The Rai system of chronic lymphocytic leukemia staging is sometimes simplified into low (Stage 0), medium (Stage I and II) and high (stage III and IV) risk categories. Doctors may use this classification to help determine when to begin treatment.
Binet staging system
Like the Rai system, advanced stages of chronic lymphocytic leukemia are characterized by the presence of blood disorders resulting from too few red blood cells and platelets. However, instead of relying on the counts from a blood test, the Binet system evaluates how many areas of lymphoid tissue are affected. (Note: The Binet stages are commonly referred to by "Clinical Stage.")
- Clinical stage A: Lymph nodes may be swollen, but the cancer is limited to fewer than three areas.
- Clinical stage B: More than three areas of lymphoid tissues are swollen.
- Clinical stage C: Either one or both of the blood disorders, anemia and thrombocytopenia, are present.

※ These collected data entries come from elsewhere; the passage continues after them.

===== config.mk =====
export PLATFORM = sky130hd
export DESIGN_NAME = cp0_irq_ctrl
export DESIGN_NICKNAME = d
export VERILOG_FILES = /design/src/rtl/cp0_irq_ctrl.sv
export SDC_FILE = /design/constraint.sdc
export NUM_CORES = 1
export LEC_CHECK = 0
export BUFFER_PORTS_ARGS = -buffer_cell sky130_fd_sc_hd__buf_4
export CORE_MARGIN = 8
export CORE_UTILIZATION = 50
export DETAILED_ROUTE_END_ITERATION = 12
export GPL_ROUTABILITY_DRIVEN = 0
export PLACE_DENSITY = 0.86
export SYNTH_ARGS = -nofsm -noshare
export SYNTH_HDL_FRONTEND = slang
export SYNTH_SLANG_ARGS = --single-unit
export TNS_END_PERCENT = 30

===== constraint.sdc =====
create_clock -name clk -period 6.8 [get_ports clk]
set_clock_uncertainty 0.15 [all_clocks]
set_input_delay 0.68 -clock clk [delete_from_list [all_inputs] [get_ports clk]]
set_output_delay 0.68 -clock clk [all_outputs]
set_load 0.005 [all_outputs]

===== src/rtl/cp0_irq_ctrl.sv =====
// cp0_irq_ctrl -- MIPS Coprocessor-0 for the M stage of the 5-stage core.
//
// Holds SR (12), Cause (13), EPC (14) and PRId (15), plus the optional
// Count (9) / Compare (11) timer. It raises int_req for an enabled external
// or timer interrupt, or for a pending M-stage exception, and
// captures BD/ExcCode/EPC on the following edge.
//
// Optional feature macro: CP0_TIMER_EN
//   defined   -> Count/Compare registers and timer interrupt ti on Cause.IP[15]
//   undefined -> regs 9/11 read 0, writes ignored, ti tied low
//
// Ports:
//   clk      rising-edge clock
//   reset    asynchronous active-low reset
//   a1       mfc0 read register number
//   a2       mtc0 write register number
//   din      mtc0 write data
//   we       mtc0 write enable
//   dout     combinational read data for a1
//   pc       M-stage instruction PC
//   bd       M-stage instruction is in a delay slot
//   exccode  merged M-stage exception code (0 = none)
//   hwint    level-sensitive external interrupt lines
//   exl_clr  eret in M stage
//   int_req  take exception/interrupt this cycle
//   epc      EPC register value
//   vec_pc   handler entry address (constant EXC_VEC)

module cp0_irq_ctrl #(
    parameter int unsigned NUM_HWINT = 6,
    parameter logic [31:0] PRID      = 32'h2025_0007,
    parameter logic [31:0] EXC_VEC   = 32'h0000_4180
) (
    input  logic                 clk,
    input  logic                 reset,
    input  logic [4:0]           a1,
    input  logic [4:0]           a2,
    input  logic [31:0]          din,
    input  logic                 we,
    output logic [31:0]          dout,
    input  logic [31:0]          pc,
    input  logic                 bd,
    input  logic [4:0]           exccode,
    input  logic [NUM_HWINT-1:0] hwint,
    input  logic                 exl_clr,
    output logic                 int_req,
    output logic [31:0]          epc,
    output logic [31:0]          vec_pc
);

    logic [7:0]  sr_im;        // SR[15:8]
    logic        sr_exl;
    logic        sr_ie;
    logic        cause_bd;
    logic [4:0]  cause_exc;
    logic [5:0]  ip_r;         // registered hwint, Cause[15:10]
    logic [31:0] epc_r;

    logic [5:0]  hw_ext;
    logic [5:0]  ip_eff;
    logic        ti;
    logic        irq;
    logic        exc;
    logic        wr_en;
    logic [31:0] epc_exc;
    logic [31:0] count_rd;
    logic [31:0] compare_rd;

    // Zero-extend the external lines to the full 6-bit IP field.
    always_comb begin
        hw_ext = '0;
        hw_ext[NUM_HWINT-1:0] = hwint;
    end

    assign ip_eff  = ip_r | {ti, 5'b0_0000};
    assign irq     = sr_ie & ~sr_exl & (|(ip_eff & sr_im[7:2]));
    assign exc     = (exccode != 5'd0) & ~sr_exl;
    assign int_req = irq | exc;
    // A trapping instruction must not commit its own mtc0.
    assign wr_en   = we & ~int_req;
    assign epc_exc = (bd ? (pc - 32'd4) : pc) & 32'hFFFF_FFFC;

    always_ff @(posedge clk or negedge reset) begin
        if (!reset) begin
            sr_im     <= '0;
            sr_exl    <= 1'b0;
            sr_ie     <= 1'b0;
            cause_bd  <= 1'b0;
            cause_exc <= '0;
            ip_r      <= '0;
            epc_r     <= '0;
        end else begin
            ip_r <= hw_ext;
            if (int_req) begin
                sr_exl    <= 1'b1;
                cause_bd  <= bd;
                cause_exc <= irq ? 5'd0 : exccode;
                epc_r     <= epc_exc;
            end else begin
                if (wr_en && a2 == 5'd12) begin
                    sr_im  <= din[15:8];
                    sr_exl <= din[1];
                    sr_ie  <= din[0];
                end
                if (wr_en && a2 == 5'd14) begin
                    epc_r <= din & 32'hFFFF_FFFC;
                end
                if (exl_clr) begin
                    sr_exl <= 1'b0;
                end
            end
        end
    end

`ifdef CP0_TIMER_EN
    logic [31:0] count_r;
    logic [31:0] compare_r;
    logic [31:0] count_nxt;

    assign count_nxt = (wr_en && a2 == 5'd9) ? din : count_r + 32'd1;

    // ti compares against the post-edge Count; a Compare write clears it and
    // takes precedence over a match in the same cycle.
    always_ff @(posedge clk or negedge reset) begin
        if (!reset) begin
            count_r   <= '0;
            compare_r <= '1;
            ti        <= 1'b0;
        end else begin
            count_r <= count_nxt;
            if (wr_en && a2 == 5'd11) begin
                compare_r <= din;
                ti        <= 1'b0;
            end else if (count_nxt == compare_r) begin
                ti <= 1'b1;
            end
        end
    end

    assign count_rd   = count_r;
    assign compare_rd = compare_r;
`else
    assign ti         = 1'b0;
    assign count_rd   = '0;
    assign compare_rd = '0;
`endif

    always_comb begin
        dout = '0;
        case (a1)
            5'd9:    dout = count_rd;
            5'd11:   dout = compare_rd;
            5'd12:   dout = {16'b0, sr_im, 6'b0, sr_exl, sr_ie};
            5'd13:   dout = {cause_bd, 15'b0, ip_eff, 3'b0, cause_exc, 2'b0};
            5'd14:   dout = epc_r;
            5'd15:   dout = PRID;
            default: dout = '0;
        endcase
    end

    assign epc    = epc_r;
    assign vec_pc = EXC_VEC;

endmodule


==> summary.txt, run 1 <==
Synthesis
  – Yosys reg bits: 52
  – Syn Std Cell Area: 0.00375 mm^2
  – Cells after Synth: 426
  – Sequential area share after synthesis: 34.7%
  – Number of synthesized flops with an enable pin: 0
  – Cell variety after synth: 41
  – Synth Warn #: 0
  – Mean Syn Cell Area: 8.81 um^2
  – Share of synthesized registers carrying an async set or reset: 100%
  – Top_reg_cell synth: dfrtp_1

Die
  – Die width: 103 um
  – Core area: 0.00725 mm^2
  – # rows: 31
  – IO Pins: 187
  – Initial Util: 51.8%
  – DIE AREA: 0.0105 mm^2
  – Die Height: 103 um

Layout
  – Layout area overhead: 30.5%
  – Most frequent cells in the layout: 154 x buf_4, 52 x dfrtp_1, 37 x mux2i_1
  – Antenna diode count: 0
  – Cell area after layout: 0.00490 mm^2
  – Share of layout cells above drive strength 1: 32.0%
  – Post-layout util: 67.6%
  – Layout Nets: 647
  – Most common cell after layout, fill and taps aside: buf_4

Power
  – Sequential power share: 41.0%
  – PwrDens: 275 mW/mm^2
  – Worst VDD drop: 0.167 mV
  – Internal power: 0.000824 W
  – Clock group share of total power: 13.9%
  – NetSw: 0.000523 W
  – Logic pwr share: 45.2%
  – Pleak: 2.29 nW
  – Switching Fraction: 38.8%

Global routing
  – First-pass GRT wire length: 18600 um
  – Largest net degree at the start of global routing: 53
  – Gr ovfl total: 0
  – Initial antenna violation count: 0
  – Total track usage: 22.6%
  – Vias in the first global route: 3611

CTS
  – Clock Sinks: 52
  – Clk buf depth: 2
  – # Post-CTS Setup Buffers: 0
  – Clock latency on the worst-skew pair: 0.32 ns
  – Root buf cell: clkbuf_8
  – Hold Buf Count CTS: 0
  – Post-cts sizing count: 0
  – Clk slew on worst S/H paths: 0.10 ns
  – TritonCTS buffer count: 5
  – TritonCTS clock tree: built
  – Htree depth: 2

Run
  – Max-Cap Viols: 0

Setup path
  – Crit path max fanout: 14
  – CP endpoint kind: output port
  – Crit path launch type: input pin
  – Critical path arrival: 2.80 ns
  – Critical path class: in2out
  – CP Data Required Time: 5.97 ns

STA
  – Worst slew pin tran: 1.26 ns
  – Setup TNS: 0 ns
  – Max Slew Vio Count: 0
  – Setup-failing EPs final: 0
  – Rel. slew slack: 16.1%
  – RSZ-0062 raised after global routing: no
  – Period utilisation layout: 53.4%
  – Max Fclk: 275 MHz
  – Final worst path period need: 3.63 ns
  – Fin Hold WS: 0.237 ns
  – Hold Vio Cnt, Final: 0

Detailed routing
  – Final ANT Viol Nets: 0
  – Vias per inst: 5.80
  – Via total after detailed routing: 3805
  – DRC Markers: 0
  – Wire per inst: 18.8 um
  – First DRT Iteration DRCs: 279
  – Drt pass-1 iters: 7
  – Routed WL: 12400 um

Status
  – Status: finished clean

Placed design
  – I/O Buffers: 150
  – Placed instance area: 0.00481 mm^2
  – Hpwl dp: 9690 um

Hold path
  – Hold Path Class: in2async
==> power groups by stage <==
stage | combinational, W | sequential, W | clock, W
CTS | 0.000609 | 0.000550 | 0.000188
global placement | 0.000591 | 0.000551 | 0
global route | 0.000661 | 0.000568 | 0.000199
detailed placement | 0.000607 | 0.000556 | 0
finish | 0.000608 | 0.000552 | 0.000187
floorplan | 0.000325 | 0.000524 | 0
==> path summary, 6_finish.rpt <==
kind	cells past startpoint	slack [ns]	start	endpoint
setup / recovery	5	3.17	a1[1]	dout[17]
hold / removal	1	0.24	reset	epc[26]$_DFFE_PN0P_
setup reg to reg	4	4.07	sr_im[4]$_DFFE_PN0P_	sr_ie$_DFFE_PN0P_
hold reg to reg	1	0.34	cause_exc[3]$_DFFE_PN0N_	cause_exc[3]$_DFFE_PN0N_
max in group asynchronous	1	5.80	reset	epc[5]$_DFFE_PN0P_
min in group clk	1	0.31	hwint[2]	ip_eff[2]$_DFF_PN0_
==> kinds of logic (layout without fill, tap and decap cells) <==
group	count (synthesis)	in the layout	share of synthesized area (%)
XOR/XNOR	13	13	3.03
adder cells (fa/ha/maj)	1	1	0.333
buffers and inverters	84	183	11.9
other	2	34	0.200
AO/OA/AOI/OAI	76	76	12.9
multiplexers	47	47	12.9
AND/OR/NAND/NOR	151	151	24.1
flip-flops	52	52	34.7
==> sequential cells by signal (all words and copies together), names as in the netlist <==
signal / count
sr_exl: 1
sr_ie: 1
ip_eff: 6
cause_exc: 5
cause_bd: 1
epc: 30
sr_im: 8
==> area by class of cell <==
class | count | area [um^2]
Timing Repair Buffer | 154 | 1160
Inverter | 21 | 78.8
Multi-Input combinational cell | 322 | 2150
Clock inverter | 3 | 21.3
Clock buffer | 5 | 68.8
Sequential cell | 52 | 1300
Fill cell | 593 | 2350
Tap cell | 99 | 124
==> synthesized netlist by cell type, drive strengths merged, types with 2 or more instances <==
master	instances	share of area, %
nor3b	5	1.0
o21ai	9	1.2
nand2	11	1.1
xnor2	5	1.2
nand4	4	0.67
nor3	9	1.3
a21oi	10	1.3
a22oi	8	1.6
nor2b	3	0.50
inv	20	2.0
a31oi	33	5.5
conb	2	0.20
or2	2	0.33
nor4	21	3.5
or3	12	2.0
clkbuf	25	2.5
xor2	8	1.9
o31ai	9	1.8
nand3	3	0.40
or4	12	2.4
and2	12	2.0
nor4bb	2	0.53
dfrtp	52	35
nand3b	2	0.40
a21o	5	1.0
and4	16	3.7
nor2	33	3.3
mux2i	37	9.9
mux2	10	3.0
buf	38	7.3
==> through the flow <==
stage                     power [W]  cells  setup slack (ns)
after floorplan            0.000849    458              4.07
after global placement      0.00114    648              3.29
after detailed placement    0.00116    648              3.18
after CTS                   0.00135    656              3.17
after global routing        0.00143    656              3.01
final                       0.00135    656              3.17
==> worst max-delay path: stages <==
cell     delay [ns]
buf_4          0.19
nor2b_1        0.78
nor2b_1        0.77
and2_1         0.25
buf_4          0.11
==> per-layer routing <==
layer / up-vias / share of wire [%] / global-route usage, %
met5: - / 0 / 0
met4: 0 / 1.6 / 7.11
li1: 1765 / - / -
met3: 14 / 9.3 / 4.79
met1: 1812 / 38 / 26.7
met2: 214 / 51 / 39.8
Power figures use the tool's default switching activity.
==> run 2, diff against run 1 <==
--- a/config.mk
+++ b/config.mk
@@ -7,10 +7,10 @@
 export LEC_CHECK = 0
 export BUFFER_PORTS_ARGS = -buffer_cell sky130_fd_sc_hd__buf_4
 export CORE_MARGIN = 8
-export CORE_UTILIZATION = 50
+export CORE_UTILIZATION = 42
 export DETAILED_ROUTE_END_ITERATION = 12
 export GPL_ROUTABILITY_DRIVEN = 0
-export PLACE_DENSITY = 0.86
+export PLACE_DENSITY = 0.77
 export SYNTH_ARGS = -nofsm -noshare
 export SYNTH_HDL_FRONTEND = slang
 export SYNTH_SLANG_ARGS = --single-unit
==> constraint.sdc (replaced) <==
create_clock -name clk -period 2.9 [get_ports clk]
set_clock_uncertainty 0.15 [all_clocks]
set_input_delay 0.29 -clock clk [delete_from_list [all_inputs] [get_ports clk]]
set_output_delay 0.29 -clock clk [all_outputs]
set_load 0.005 [all_outputs]
==> run 2 against run 1 <==
  * First-iteration DRC count down 22%
  * Clock-buffer cell count unchanged
  * Global-route usage down 2.7 points
  * Setup slack worse by 2.8 ns
  * Total power up 140%
  * Sequential power up 130%
  * Combinational power up 140%
  * Final cell count up 3.8%
  * Die area up 16%
  * Largest power group unchanged
==> summary.txt, run 2 (synthesis results as in run 1) <==
Power
  – Final Power: 0.00320 W
  – Worst VDD drop: 0.339 mV
  – PwrDens: 634 mW/mm^2
  – Pleak: 2.36 nW

Detailed routing
  – First DRT Iteration DRCs: 219
  – Final ANT Viol Nets: 0
  – Via total after detailed routing: 3730
  – Wire per inst: 18.9 um
  – Vias per inst: 5.48
  – Met1 wire length: 5590 um
  – Met2 WL: 6340 um
  – Top Layer Used: met4
  – Routed WL: 12900 um
  – Metal3 WL: 768 um
  – DRC Markers: 0
  – Drt pass-1 iters: 6

Layout
  – Share of layout cells above drive strength 1: 32.6%
  – Cell area after layout: 0.00505 mm^2
  – Fillers: 797
  – Most common cell after layout, fill and taps aside: buf_4
  – Area of the multi-input gates: 0.00215 mm^2
  – Largest register FFs: 30
  – Antenna diode count: 0
  – Register Area: 0.00130 mm^2
  – Final Non-Filler Cells: 681
  – Most frequent cells in the layout: 163 x buf_4, 52 x dfrtp_1, 37 x mux2i_1
  – Layout Nets: 663
  – Layout area overhead: 34.6%

CTS
  – Clock Sinks: 52
  – TritonCTS clock tree: built
  – Htree depth: 2
  – Clk buf depth: 2
  – Clock latency on the worst-skew pair: 0.30 ns
  – Clk slew on worst S/H paths: 0.10 ns
  – Post-cts sizing count: 0
  – TritonCTS buffer count: 5
  – Root buf cell: clkbuf_8

Hold path
  – Hold Crit Depth: 2
  – Hold Path Class: in2reg
  – Hold endpoint: sr_exl$_DFFE_PN0P_
  – Worst hold start: exl_clr

Placed design
  – I/O Buffers: 150
  – Dpl cells: 666
  – Placed instance area: 0.00489 mm^2
  – Hpwl dp: 10200 um

Setup path
  – Buf+Inv Stages, Crit Path: 2
  – Critical path arrival: 2.12 ns
  – Crit path cell chain: a22oi_1, a311oi_2, nor2_2, clkinv_1, buf_4
  – Reg-to-reg endpoint: sr_im[7]$_DFFE_PN0P_
  – R2R depth: 4
  – Crit path launch type: register
  – Slowest library cell on the worst path: dfrtp_1
  – CP Data Required Time: 2.46 ns
  – CP delay by family, top: compound AO/OA/AOI/OAI gates
  – Critical path class: reg2out
  – Worst flop-to-flop path startpoint: sr_im[6]$_DFFE_PN0P_
  – Crit path max fanout: 8
  – CP endpoint kind: output port
  – R2r setup slk: 0.50 ns
  – Delay of the slowest critical-path stage: 0.42 ns
  – Worst setup path startpoint: sr_im[6]$_DFFE_PN0P_

STA
  – Rel. slew slack: 46.1%
  – Max Slew Vio Count: 0
  – Final worst path period need: 2.56 ns
  – Worst slew pin tran: 0.806 ns
  – Setup-failing EPs final: 0
  – Hold Vio Cnt, Final: 0
  – Fin Hold WS: 0.0195 ns
  – Period utilisation layout: 88.3%
  – RSZ-0062 raised after global routing: no
  – Max Fclk: 390 MHz
  – Setup TNS: 0 ns

Die
  – Initial Util: 43.3%
  – Die Height: 111 um
  – DIE AREA: 0.0122 mm^2
  – IO Pins: 187
  – Die width: 111 um
  – # rows: 34
  – Core area: 0.00868 mm^2

Global routing
  – Initial antenna violation count: 0
  – First-pass GRT wire length: 20300 um
  – Largest net degree at the start of global routing: 53
  – Vias in the first global route: 3741
  – Total track usage: 19.9%
  – Gr ovfl total: 0

Status
  – Status: finished clean

Run
  – Max-Cap Viols: 0
==> run 2: cell types whose count changed in the layout (fill, tap and decap cells not counted), sizes merged <==
cell | before | now
buf | 154 | 163
dlygate4sd3 | 0 | 7
clkinv | 2 | 1
clkinvlp | 1 | 2
==> run 2: final cells by class <==
type | instances | area share [%]
Inverter | 21 | 1.56
Timing Repair Buffer | 170 | 25.6
Sequential cell | 52 | 25.7
Tap cell | 108 | 2.67
Clock inverter | 3 | 0.520
Multi-Input combinational cell | 322 | 42.5
Clock buffer | 5 | 1.36
==> run 2: worst max path at each step <==
stage | cells past startpoint | endpoint
after detailed placement | 8 | epc[22]$_DFFE_PN0P_
after global routing | 5 | int_req
after floorplan | 6 | epc[31]$_DFFE_PN0P_
after global placement | 8 | epc[22]$_DFFE_PN0P_
after CTS | 5 | int_req
final | 5 | int_req
==> run 2: worst reg2reg max path, stage by stage (launching register included) <==
cell,delay [ns]
dfrtp_1,0.42
a22oi_1,0.37
a311oi_2,0.23
nor3_2,0.71
mux2_2,0.42
==> run 2: through the flow <==
stage	utilization [%]	setup slack, ns
2_1_floorplan	-	0.557
3_3_place_gp	56.3	0.235
3_5_place_dp	56.3	0.237
4_1_cts	58.2	0.362
5_1_grt	58.2	0.205
6_report	58.2	0.338
==> run 2: timing repair <==
item,in CTS,in global routing
endpoints found under the hold margin,58,0
hold buffers,7,0
setup buffers,0,0
==> run 2: metal layers <==
metal / vias up / global-route usage, %
li1: 1792 / -
met1: 1753 / 25.8
met2: 173 / 33.2
met3: 12 / 3.68
met4: 0 / 4.95
met5: - / 0
==> run 2: where the power goes <==
part / total (W) / internal (W) / switching, W / leakage (nW)
combinational: 0.00147 / 0.000766 / 0.000703 / 1.71
clock: 0.000439 / 0.000176 / 0.000263 / 0.0423
sequential: 0.00129 / 0.00102 / 0.000272 / 0.613
total: 0.00320 / 0.00196 / 0.00124 / 2.36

Other factors affecting CLL prognosis
Both the Rai and Binet systems provide useful information and can help patients and doctors know what to expect as the cancer develops. There are other factors, in addition to the staging, that may help doctors predict how the disease will develop and affect you. Newer lab tests can now check for the presence or absence of the proteins ZAP-70 and CD38 in the cells. Patients typically have a better prognosis (outlook) when there are lower levels of these proteins.